Today, I am currently among leaders from 13 companies, most manufacturers, who have chosen to attend the Supply Chain Optimization Overview in Manchester, New Hampshire. To set the stage, I’d like to begin with a summary of New Hampshire’s manufacturing sector.  Ninety-three percent  employ less than 100 people, with 23 percent employing less than 20.  This is indicative of many states and should raise our collective consciousness of the importance of keeping small- to medium- manufacturers responsive and agile in the global economy.  There is no argument that NH equals small manufacturers.

Additionally:

  • Manufacturers in New Hampshire account for 11.5 percent of the total output in the state, employing 10.5 percent of the workforce.
  • 21 percent of the manufacturers are metal fabricators.
  • 11 percent are in machinery manufacturing
  • Another 8 percent are in computer and electronic manufacturing

It’s a seemingly odd place for companies to gather to learn about optimizing their supply chains.  Or is it?

Hoping to Gain

The attendees represent many of the statistics mentioned above.

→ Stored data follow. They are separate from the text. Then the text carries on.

--- config.mk ---
export PLATFORM = sky130hd
export DESIGN_NAME = nmea_rmc_sentence_parser_top
export DESIGN_NICKNAME = d
export VERILOG_FILES = /design/src/hdl/nrmc_pkg.sv /design/src/hdl/nrmc_front.sv /design/src/hdl/nrmc_queue.sv /design/src/hdl/nrmc_back.sv /design/src/hdl/nmea_rmc_sentence_parser_top.sv
export SDC_FILE = /design/constraint.sdc
export NUM_CORES = 2
export LEC_CHECK = 0
export ABC_AREA = 1
export ABC_CLOCK_PERIOD_IN_PS = 21600
export BUFFER_PORTS_ARGS = -buffer_cell sky130_fd_sc_hd__buf_4
export CELL_PAD_IN_SITES_DETAIL_PLACEMENT = 0
export CELL_PAD_IN_SITES_GLOBAL_PLACEMENT = 1
export CORE_UTILIZATION = 36
export DETAILED_ROUTE_END_ITERATION = 16
export GPL_TIMING_DRIVEN = 0
export HOLD_SLACK_MARGIN = 0.06
export PLACE_DENSITY = 0.68
export SYNTH_ARGS = -nofsm -noshare
export SYNTH_HDL_FRONTEND = slang
export SYNTH_SLANG_ARGS = --single-unit
--- constraint.sdc ---
create_clock -name clk -period 21.6 [get_ports clk]
set_input_delay 3.24 -clock clk [delete_from_list [all_inputs] [get_ports clk]]
set_output_delay 3.24 -clock clk [all_outputs]
set_load 0.05 [all_outputs]
--- src/hdl/nrmc_pkg.sv ---
// Shared types, constants and helper functions of the RMC sentence parser.
package nrmc_pkg;

  localparam int MINUTE_FRAC_DIGITS = 4;
  localparam int VALID_COMMAS       = 12;
  localparam int QUEUE_DEPTH        = 4;

  localparam int CFG_IDX_W  = 2;
  localparam int CFG_DATA_W = 8;

  typedef enum logic [CFG_IDX_W-1:0] {
    CFG_START_CHAR   = 2'd0,
    CFG_END_CHAR     = 2'd1,
    CFG_PORT_ENABLED = 2'd2
  } cfg_idx_t;

  localparam logic [7:0] START_CHAR_RST = 8'd36;
  localparam logic [7:0] END_CHAR_RST   = 8'd42;
  localparam logic [7:0] BYTE_COMMA     = 8'd44;
  localparam logic [7:0] BYTE_DOT       = 8'd46;

  // Field numbers (count of commas seen before the field)
  localparam logic [3:0] FLD_STATUS = 4'd2;
  localparam logic [3:0] FLD_LAT    = 4'd3;
  localparam logic [3:0] FLD_NS     = 4'd4;
  localparam logic [3:0] FLD_LON    = 4'd5;
  localparam logic [3:0] FLD_EW     = 4'd6;
  localparam logic [3:0] FLD_SPEED  = 4'd7;
  localparam logic [3:0] FLD_DATE   = 4'd9;

  localparam logic [7:0] TIME_POS_FIRST = 8'd7;
  localparam logic [7:0] TIME_POS_LAST  = 8'd12;

  localparam int TD_W  = 7;
  localparam int DEG_W = 10;
  localparam logic [11:0] YEAR_BASE = 12'd2000;

  // Minutes scaled to 1e-6 units stay below 1e8 for any fraction digit count up to six.
  localparam int X_W   = 27;
  localparam int Y_W   = 25;   // X / 4
  localparam int Q_W   = 22;   // Y / 15
  localparam int DM_W  = 30;   // degrees times 1e6
  localparam int RECIP_SHIFT = 29;
  localparam logic [25:0] RECIP_15 = 26'd35791394;  // floor(2^29 / 15)
  localparam logic [19:0] MICRO    = 20'd1000000;

  typedef struct packed {
    logic                   valid;
    logic [5:0][TD_W-1:0]   td;       // hh, mm, ss, dd, mo, yy
    logic [7:0]             status;
    logic [7:0]             ns;
    logic [7:0]             ew;
    logic [3:0]             speed;
    logic [DEG_W-1:0]       deg_lat;
    logic [DEG_W-1:0]       deg_lon;
  } rec_t;

  function automatic longint unsigned pow10(input int n);
    longint unsigned p;
    p = 1;
    for (int i = 0; i < n; i++) begin
      p = p * 10;
    end
    return p;
  endfunction

  function automatic int min_width(input int f);
    return $clog2(100 * pow10(f));
  endfunction

  function automatic logic [3:0] digit_of(input logic [7:0] b);
    logic [3:0] d;
    d = 4'd0;
    if (b inside {[8'd48:8'd57]}) begin
      d = 4'(b - 8'd48);
    end
    return d;
  endfunction

endpackage

--- src/hdl/nrmc_front.sv ---
// Byte parser: config registers, sentence framing and running field accumulators.
module nrmc_front #(
  parameter int MINUTE_FRAC_DIGITS = nrmc_pkg::MINUTE_FRAC_DIGITS,
  parameter int VALID_COMMAS       = nrmc_pkg::VALID_COMMAS,
  parameter int MIN_W              = nrmc_pkg::min_width(nrmc_pkg::MINUTE_FRAC_DIGITS)
) (
  input  logic                            clk,
  input  logic                            rst_n,
  input  logic                            cfg_we,
  input  logic [nrmc_pkg::CFG_IDX_W-1:0]  cfg_index,
  input  logic [nrmc_pkg::CFG_DATA_W-1:0] cfg_wdata,
  input  logic                            byte_vld_i,
  input  logic [7:0]                      byte_i,
  output logic                            rec_push_o,
  output nrmc_pkg::rec_t                  rec_o,
  output logic [MIN_W-1:0]                min_lat_o,
  output logic [MIN_W-1:0]                min_lon_o
);

  localparam int ACC_W = MIN_W + 4;
  localparam logic [ACC_W-1:0] UNIT = ACC_W'(nrmc_pkg::pow10(MINUTE_FRAC_DIGITS));
  localparam logic [ACC_W-1:0] MAXV = ACC_W'(100 * nrmc_pkg::pow10(MINUTE_FRAC_DIGITS) - 1);
  localparam logic [2:0] FRAC_N = 3'(MINUTE_FRAC_DIGITS);

  logic [7:0] start_r, end_r;
  logic       port_en_r;

  logic                            in_sent_r, in_sent_nxt;
  logic [7:0]                      pos_r, pos_nxt;
  logic [3:0]                      comma_r, comma_nxt;
  logic [3:0]                      cif_r, cif_nxt;
  logic [5:0][nrmc_pkg::TD_W-1:0]  td_r, td_nxt;
  logic [1:0][nrmc_pkg::DEG_W-1:0] deg_r, deg_nxt;
  logic [1:0][MIN_W-1:0]           min_r, min_nxt;
  logic [2:0]                      fdc_r, fdc_nxt;
  logic                            seen_r, seen_nxt;
  logic [3:0][7:0]                 cap_r, cap_nxt;

  // weight of each fraction digit
  logic [ACC_W-1:0] fw [0:7];
  for (genvar i = 0; i < 8; i++) begin : g_fw
    assign fw[i] = (i < MINUTE_FRAC_DIGITS) ?
                   ACC_W'(nrmc_pkg::pow10(MINUTE_FRAC_DIGITS - 1 - i)) : '0;
  end

  // config write port
  always_ff @(posedge clk) begin
    if (!rst_n) begin
      start_r   <= nrmc_pkg::START_CHAR_RST;
      end_r     <= nrmc_pkg::END_CHAR_RST;
      port_en_r <= 1'b1;
    end else if (cfg_we) begin
      case (nrmc_pkg::cfg_idx_t'(cfg_index))
        nrmc_pkg::CFG_START_CHAR:   start_r   <= cfg_wdata;
        nrmc_pkg::CFG_END_CHAR:     end_r     <= cfg_wdata;
        nrmc_pkg::CFG_PORT_ENABLED: port_en_r <= cfg_wdata[0];
        default: ;
      endcase
    end
  end

  logic [7:0]       pos_inc;
  logic [3:0]       d;
  logic [2:0]       tk;
  logic [2:0]       dk;
  logic             msel;
  logic [ACC_W-1:0] macc;
  logic [ACC_W-1:0] wide;

  always_comb begin
    in_sent_nxt = in_sent_r;
    pos_nxt     = pos_r;
    comma_nxt   = comma_r;
    cif_nxt     = cif_r;
    td_nxt      = td_r;
    deg_nxt     = deg_r;
    min_nxt     = min_r;
    fdc_nxt     = fdc_r;
    seen_nxt    = seen_r;
    cap_nxt     = cap_r;
    rec_push_o  = 1'b0;

    pos_inc = (pos_r == 8'd255) ? pos_r : pos_r + 8'd1;
    d       = nrmc_pkg::digit_of(byte_i);
    tk      = 3'((pos_inc - nrmc_pkg::TIME_POS_FIRST) >> 1);
    dk      = 3'd3 + {1'b0, cif_r[2:1]};
    msel    = (comma_r == nrmc_pkg::FLD_LON);
    macc    = ACC_W'(min_r[msel]);
    wide    = macc;

    if (byte_vld_i && port_en_r) begin
      if (in_sent_r && byte_i == end_r) begin
        rec_push_o  = 1'b1;
        in_sent_nxt = 1'b0;
      end else if (byte_i == start_r) begin
        in_sent_nxt = 1'b1;
        pos_nxt     = '0;
        comma_nxt   = '0;
        cif_nxt     = '0;
        td_nxt      = '0;
        deg_nxt     = '0;
        min_nxt     = '0;
        fdc_nxt     = '0;
        seen_nxt    = 1'b0;
        cap_nxt     = '0;
      end else if (in_sent_r) begin
        pos_nxt = pos_inc;
        if (pos_inc inside {[nrmc_pkg::TIME_POS_FIRST:nrmc_pkg::TIME_POS_LAST]}) begin
          td_nxt[tk] = 7'(td_r[tk] * 7'd10) + {3'b0, d};
        end
        if (byte_i == nrmc_pkg::BYTE_COMMA) begin
          if (comma_r != 4'd15) comma_nxt = comma_r + 4'd1;
          cif_nxt  = '0;
          fdc_nxt  = '0;
          seen_nxt = 1'b0;
        end else begin
          case (comma_r)
            nrmc_pkg::FLD_STATUS: if (cif_r == 4'd0) cap_nxt[0] = byte_i;
            nrmc_pkg::FLD_NS:     if (cif_r == 4'd0) cap_nxt[1] = byte_i;
            nrmc_pkg::FLD_EW:     if (cif_r == 4'd0) cap_nxt[2] = byte_i;
            nrmc_pkg::FLD_SPEED:  if (cif_r == 4'd0) cap_nxt[3] = {4'b0, d};
            nrmc_pkg::FLD_DATE: begin
              if (cif_r < 4'd6) begin
                td_nxt[dk] = 7'(td_r[dk] * 7'd10) + {3'b0, d};
              end
            end
            nrmc_pkg::FLD_LAT, nrmc_pkg::FLD_LON: begin
              if ((!msel && cif_r < 4'd2) || (msel && cif_r < 4'd3)) begin
                deg_nxt[msel] = 10'(deg_r[msel] * 10'd10) + {6'b0, d};
              end else if (byte_i == nrmc_pkg::BYTE_DOT && !seen_r) begin
                seen_nxt = 1'b1;
              end else begin
                if (!seen_r) begin
                  wide = ACC_W'(macc * ACC_W'(10)) + ACC_W'(ACC_W'(d) * UNIT);
                end else if (fdc_r < FRAC_N) begin
                  wide    = macc + ACC_W'(ACC_W'(d) * fw[fdc_r]);
                  fdc_nxt = fdc_r + 3'd1;
                end
                min_nxt[msel] = (wide > MAXV) ? MIN_W'(MAXV) : wide[MIN_W-1:0];
              end
            end
            default: ;
          endcase
          if (cif_r != 4'd15) cif_nxt = cif_r + 4'd1;
        end
      end
    end
  end

  always_ff @(posedge clk) begin
    if (!rst_n) begin
      in_sent_r <= 1'b0;
      pos_r     <= '0;
      comma_r   <= '0;
      cif_r     <= '0;
      td_r      <= '0;
      deg_r     <= '0;
      min_r     <= '0;
      fdc_r     <= '0;
      seen_r    <= 1'b0;
      cap_r     <= '0;
    end else begin
      in_sent_r <= in_sent_nxt;
      pos_r     <= pos_nxt;
      comma_r   <= comma_nxt;
      cif_r     <= cif_nxt;
      td_r      <= td_nxt;
      deg_r     <= deg_nxt;
      min_r     <= min_nxt;
      fdc_r     <= fdc_nxt;
      seen_r    <= seen_nxt;
      cap_r     <= cap_nxt;
    end
  end

  always_comb begin
    rec_o.valid   = (comma_r >= 4'(VALID_COMMAS));
    rec_o.td      = td_r;
    rec_o.status  = cap_r[0];
    rec_o.ns      = cap_r[1];
    rec_o.ew      = cap_r[2];
    rec_o.speed   = cap_r[3][3:0];
    rec_o.deg_lat = deg_r[0];
    rec_o.deg_lon = deg_r[1];
  end
  assign min_lat_o = min_r[0];
  assign min_lon_o = min_r[1];

  a_emit_closes: assert property (@(posedge clk) disable iff (!rst_n)
    rec_push_o |=> !in_sent_r) else $error("sentence still open after record");
  a_min_bound: assert property (@(posedge clk) disable iff (!rst_n)
    (ACC_W'(min_r[0]) <= MAXV) && (ACC_W'(min_r[1]) <= MAXV))
    else $error("minute accumulator above saturation");

endmodule

--- src/hdl/nrmc_queue.sv ---
// Small synchronous FIFO between parser and conversion pipeline.
module nrmc_queue #(
  parameter int WIDTH = 8,
  parameter int DEPTH = nrmc_pkg::QUEUE_DEPTH
) (
  input  logic             clk,
  input  logic             rst_n,
  input  logic             push_i,
  input  logic [WIDTH-1:0] data_i,
  output logic             full_o,
  input  logic             pop_i,
  output logic [WIDTH-1:0] data_o,
  output logic             empty_o
);

  localparam int AW = (DEPTH > 1) ? $clog2(DEPTH) : 1;
  localparam int CW = $clog2(DEPTH + 1);
  localparam logic [AW-1:0] LAST = AW'(DEPTH - 1);

  logic [WIDTH-1:0] mem [0:DEPTH-1];
  logic [AW-1:0]    wr_r, rd_r;
  logic [CW-1:0]    cnt_r;
  logic             do_push, do_pop;

  assign full_o  = (cnt_r == CW'(DEPTH));
  assign empty_o = (cnt_r == '0);
  assign do_push = push_i && !full_o;
  assign do_pop  = pop_i && !empty_o;
  assign data_o  = mem[rd_r];

  always_ff @(posedge clk) begin
    if (do_push) mem[wr_r] <= data_i;
  end

  always_ff @(posedge clk) begin
    if (!rst_n) begin
      wr_r  <= '0;
      rd_r  <= '0;
      cnt_r <= '0;
    end else begin
      if (do_push) wr_r <= (wr_r == LAST) ? '0 : wr_r + AW'(1);
      if (do_pop)  rd_r <= (rd_r == LAST) ? '0 : rd_r + AW'(1);
      cnt_r <= cnt_r + CW'(do_push) - CW'(do_pop);
    end
  end

  a_cnt_bound: assert property (@(posedge clk) disable iff (!rst_n)
    cnt_r <= CW'(DEPTH)) else $error("queue count overflow");
  a_pop_drains: assert property (@(posedge clk) disable iff (!rst_n)
    (do_pop && !do_push) |=> (cnt_r == $past(cnt_r) - CW'(1)))
    else $error("queue count did not drop on pop");

endmodule

--- src/hdl/nrmc_back.sv ---
// Conversion pipeline: minutes to micro-degrees, output register and zeroing.
module nrmc_back #(
  parameter int MINUTE_FRAC_DIGITS = nrmc_pkg::MINUTE_FRAC_DIGITS,
  parameter int MIN_W              = nrmc_pkg::min_width(nrmc_pkg::MINUTE_FRAC_DIGITS)
) (
  input  logic                 clk,
  input  logic                 rst_n,
  input  logic                 vld_i,
  input  nrmc_pkg::rec_t       rec_i,
  input  logic [MIN_W-1:0]     min_lat_i,
  input  logic [MIN_W-1:0]     min_lon_i,
  output logic                 rdy_o,
  output logic                 out_empty,
  input  logic                 out_pop,
  output logic                 out_valid_res,
  output logic [6:0]           out_utc_hour,
  output logic [6:0]           out_utc_minute,
  output logic [6:0]           out_utc_second,
  output logic [6:0]           out_day_of_month,
  output logic [6:0]           out_month_number,
  output logic [11:0]          out_full_year,
  output logic [7:0]           out_fix_status,
  output logic [26:0]          out_latitude_micro_deg,
  output logic [29:0]          out_longitude_micro_deg,
  output logic [15:0]          out_hemispheres,
  output logic [3:0]           out_speed_digit
);

  localparam int X_W  = nrmc_pkg::X_W;
  localparam int Y_W  = nrmc_pkg::Y_W;
  localparam int Q_W  = nrmc_pkg::Q_W;
  localparam int DM_W = nrmc_pkg::DM_W;
  localparam int P_W  = Y_W + 26;
  localparam logic [X_W-1:0] SCALE = X_W'(nrmc_pkg::pow10(6 - MINUTE_FRAC_DIGITS));

  logic v1_r, v2_r, v3_r;
  logic rdy1, rdy2, rdy3;

  assign rdy3  = !v3_r || out_pop;
  assign rdy2  = !v2_r || rdy3;
  assign rdy1  = !v1_r || rdy2;
  assign rdy_o = rdy1;
  assign out_empty = !v3_r;

  // stage 1: scale minutes to 1e-6 minute units, degrees to micro-degrees
  nrmc_pkg::rec_t           rec1_r, rec2_r;
  logic [1:0][X_W-1:0]      x1_r;
  logic [1:0][DM_W-1:0]     dm1_r, dm2_r;

  always_ff @(posedge clk) begin
    if (rdy1) begin
      rec1_r   <= rec_i;
      x1_r[0]  <= X_W'(X_W'(min_lat_i) * SCALE);
      x1_r[1]  <= X_W'(X_W'(min_lon_i) * SCALE);
      dm1_r[0] <= DM_W'(DM_W'(rec_i.deg_lat) * DM_W'(nrmc_pkg::MICRO));
      dm1_r[1] <= DM_W'(DM_W'(rec_i.deg_lon) * DM_W'(nrmc_pkg::MICRO));
    end
  end

  // stage 2: y = x/4, estimate y/15 by reciprocal multiply (low by at most one)
  logic [1:0][Y_W-1:0] y2_r;
  logic [1:0][Q_W-1:0] q2_r;
  logic [1:0][Y_W-1:0] y1;
  logic [1:0][P_W-1:0] p1;

  always_comb begin
    for (int i = 0; i < 2; i++) begin
      y1[i] = x1_r[i][X_W-1:2];
      p1[i] = P_W'(y1[i]) * P_W'(nrmc_pkg::RECIP_15);
    end
  end

  always_ff @(posedge clk) begin
    if (rdy2) begin
      rec2_r <= rec1_r;
      dm2_r  <= dm1_r;
      for (int i = 0; i < 2; i++) begin
        y2_r[i] <= y1[i];
        q2_r[i] <= p1[i][nrmc_pkg::RECIP_SHIFT +: Q_W];
      end
    end
  end

  // stage 3: correct quotient, add degrees, zero weak-signal records
  logic [1:0][Y_W-1:0]    rem2;
  logic [1:0][Q_W-1:0]    q2;
  logic [1:0][DM_W:0]     sum2;

  always_comb begin
    for (int i = 0; i < 2; i++) begin
      rem2[i] = y2_r[i] - Y_W'({q2_r[i], 4'b0} - {4'b0, q2_r[i]});
      q2[i]   = q2_r[i] + Q_W'(rem2[i] >= Y_W'(15));
      sum2[i] = (DM_W + 1)'(dm2_r[i]) + (DM_W + 1)'(q2[i]);
    end
  end

  always_ff @(posedge clk) begin
    if (rdy3) begin
      out_valid_res           <= rec2_r.valid;
      out_utc_hour            <= rec2_r.valid ? rec2_r.td[0] : '0;
      out_utc_minute          <= rec2_r.valid ? rec2_r.td[1] : '0;
      out_utc_second          <= rec2_r.valid ? rec2_r.td[2] : '0;
      out_day_of_month        <= rec2_r.valid ? rec2_r.td[3] : '0;
      out_month_number        <= rec2_r.valid ? rec2_r.td[4] : '0;
      out_full_year           <= rec2_r.valid ?
                                 12'(rec2_r.td[5]) + nrmc_pkg::YEAR_BASE : '0;
      out_fix_status          <= rec2_r.valid ? rec2_r.status : '0;
      out_latitude_micro_deg  <= rec2_r.valid ? sum2[0][26:0] : '0;
      out_longitude_micro_deg <= rec2_r.valid ? sum2[1][29:0] : '0;
      out_hemispheres         <= rec2_r.valid ? {rec2_r.ns, rec2_r.ew} : '0;
      out_speed_digit         <= rec2_r.valid ? rec2_r.speed : '0;
    end
  end

  always_ff @(posedge clk) begin
    if (!rst_n) begin
      v1_r <= 1'b0;
      v2_r <= 1'b0;
      v3_r <= 1'b0;
    end else begin
      if (rdy1) v1_r <= vld_i;
      if (rdy2) v2_r <= v1_r;
      if (rdy3) v3_r <= v2_r;
    end
  end

  a_weak_zero: assert property (@(posedge clk) disable iff (!rst_n)
    (v3_r && !out_valid_res) |-> (out_latitude_micro_deg == '0 &&
                                  out_fix_status == '0 && out_full_year == '0))
    else $error("weak-signal record carries data");
  a_rem_range: assert property (@(posedge clk) disable iff (!rst_n)
    v2_r |-> (rem2[0] < Y_W'(30) && rem2[1] < Y_W'(30)))
    else $error("reciprocal estimate off by more than one");

endmodule

--- src/hdl/nmea_rmc_sentence_parser_top.sv ---
// Top level of the RMC sentence parser: parser, record queue and conversion pipeline.
// Throughput: one input byte per cycle while in_full is low; one result transaction per cycle
//   when popped steadily. A record is written to the queue at the edge that accepts its end
//   byte and passes through the three pipeline stages to the result ports (out_empty low).
// in_full rises only when the record queue is full and the pipeline is stalled by out_pop.
// Reset (rst_n low, synchronous): parser, queue and pipeline cleared; '$', '*', port on.
module nmea_rmc_sentence_parser_top #(
  parameter int MINUTE_FRAC_DIGITS = nrmc_pkg::MINUTE_FRAC_DIGITS,
  parameter int VALID_COMMAS       = nrmc_pkg::VALID_COMMAS,
  parameter int QUEUE_DEPTH        = nrmc_pkg::QUEUE_DEPTH
) (
  input  logic                            clk,
  input  logic                            rst_n,
  // configuration write port
  input  logic                            cfg_we,
  input  logic [nrmc_pkg::CFG_IDX_W-1:0]  cfg_index,
  input  logic [nrmc_pkg::CFG_DATA_W-1:0] cfg_wdata,
  // byte input, queue style
  input  logic                            in_push,
  output logic                            in_full,
  input  logic [7:0]                      in_rx_byte,
  // records out, queue style
  output logic                            out_empty,
  input  logic                            out_pop,
  output logic                            out_valid_res,
  output logic [6:0]                      out_utc_hour,
  output logic [6:0]                      out_utc_minute,
  output logic [6:0]                      out_utc_second,
  output logic [6:0]                      out_day_of_month,
  output logic [6:0]                      out_month_number,
  output logic [11:0]                     out_full_year,
  output logic [7:0]                      out_fix_status,
  output logic [26:0]                     out_latitude_micro_deg,
  output logic [29:0]                     out_longitude_micro_deg,
  output logic [15:0]                     out_hemispheres,
  output logic [3:0]                      out_speed_digit
);

  // minute accumulator width follows the fraction digit count
  localparam int MIN_W = nrmc_pkg::min_width(MINUTE_FRAC_DIGITS);
  localparam int REC_W = $bits(nrmc_pkg::rec_t) + 2 * MIN_W;

  logic               byte_vld;
  logic               rec_push;
  nrmc_pkg::rec_t     rec_f, rec_b;
  logic [MIN_W-1:0]   min_lat_f, min_lon_f, min_lat_b, min_lon_b;
  logic [REC_W-1:0]   q_wdata, q_rdata;
  logic               q_empty, back_rdy;

  // a byte transaction is taken whenever the queue has room, so an end byte
  // always finds a slot for its record
  assign byte_vld = in_push && !in_full;

  nrmc_front #(
    .MINUTE_FRAC_DIGITS (MINUTE_FRAC_DIGITS),
    .VALID_COMMAS       (VALID_COMMAS),
    .MIN_W              (MIN_W)
  ) u_front (
    .clk        (clk),
    .rst_n      (rst_n),
    .cfg_we     (cfg_we),
    .cfg_index  (cfg_index),
    .cfg_wdata  (cfg_wdata),
    .byte_vld_i (byte_vld),
    .byte_i     (in_rx_byte),
    .rec_push_o (rec_push),
    .rec_o      (rec_f),
    .min_lat_o  (min_lat_f),
    .min_lon_o  (min_lon_f)
  );

  assign q_wdata = {rec_f, min_lat_f, min_lon_f};

  nrmc_queue #(
    .WIDTH (REC_W),
    .DEPTH (QUEUE_DEPTH)
  ) u_queue (
    .clk     (clk),
    .rst_n   (rst_n),
    .push_i  (rec_push),
    .data_i  (q_wdata),
    .full_o  (in_full),
    .pop_i   (back_rdy),
    .data_o  (q_rdata),
    .empty_o (q_empty)
  );

  assign {rec_b, min_lat_b, min_lon_b} = q_rdata;

  // three-stage elastic pipeline; its last stage is the output register
  nrmc_back #(
    .MINUTE_FRAC_DIGITS (MINUTE_FRAC_DIGITS),
    .MIN_W              (MIN_W)
  ) u_back (
    .clk                     (clk),
    .rst_n                   (rst_n),
    .vld_i                   (!q_empty),
    .rec_i                   (rec_b),
    .min_lat_i               (min_lat_b),
    .min_lon_i               (min_lon_b),
    .rdy_o                   (back_rdy),
    .out_empty               (out_empty),
    .out_pop                 (out_pop),
    .out_valid_res           (out_valid_res),
    .out_utc_hour            (out_utc_hour),
    .out_utc_minute          (out_utc_minute),
    .out_utc_second          (out_utc_second),
    .out_day_of_month        (out_day_of_month),
    .out_month_number        (out_month_number),
    .out_full_year           (out_full_year),
    .out_fix_status          (out_fix_status),
    .out_latitude_micro_deg  (out_latitude_micro_deg),
    .out_longitude_micro_deg (out_longitude_micro_deg),
    .out_hemispheres         (out_hemispheres),
    .out_speed_digit         (out_speed_digit)
  );

endmodule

When asked what they hope to gain at today’s Supply Chain Optimization Overview, they say things like:
“We are trying to reduce our operating costs by improving our relationships with our suppliers.”
“I just joined the company and there is no supply chain system.”
“We order and ship by the truckload and we want to order and ship in smaller amounts.”

Smart people.  These folks know that if they want to remain competitive, they do not want to compete on price.  They’ve watched too many companies fall out of the race because they cost-competed themselves out of relevancy.   They know that somewhere around 60% of their operational costs lie in the supply chain and they want to manage it instead of the other way around.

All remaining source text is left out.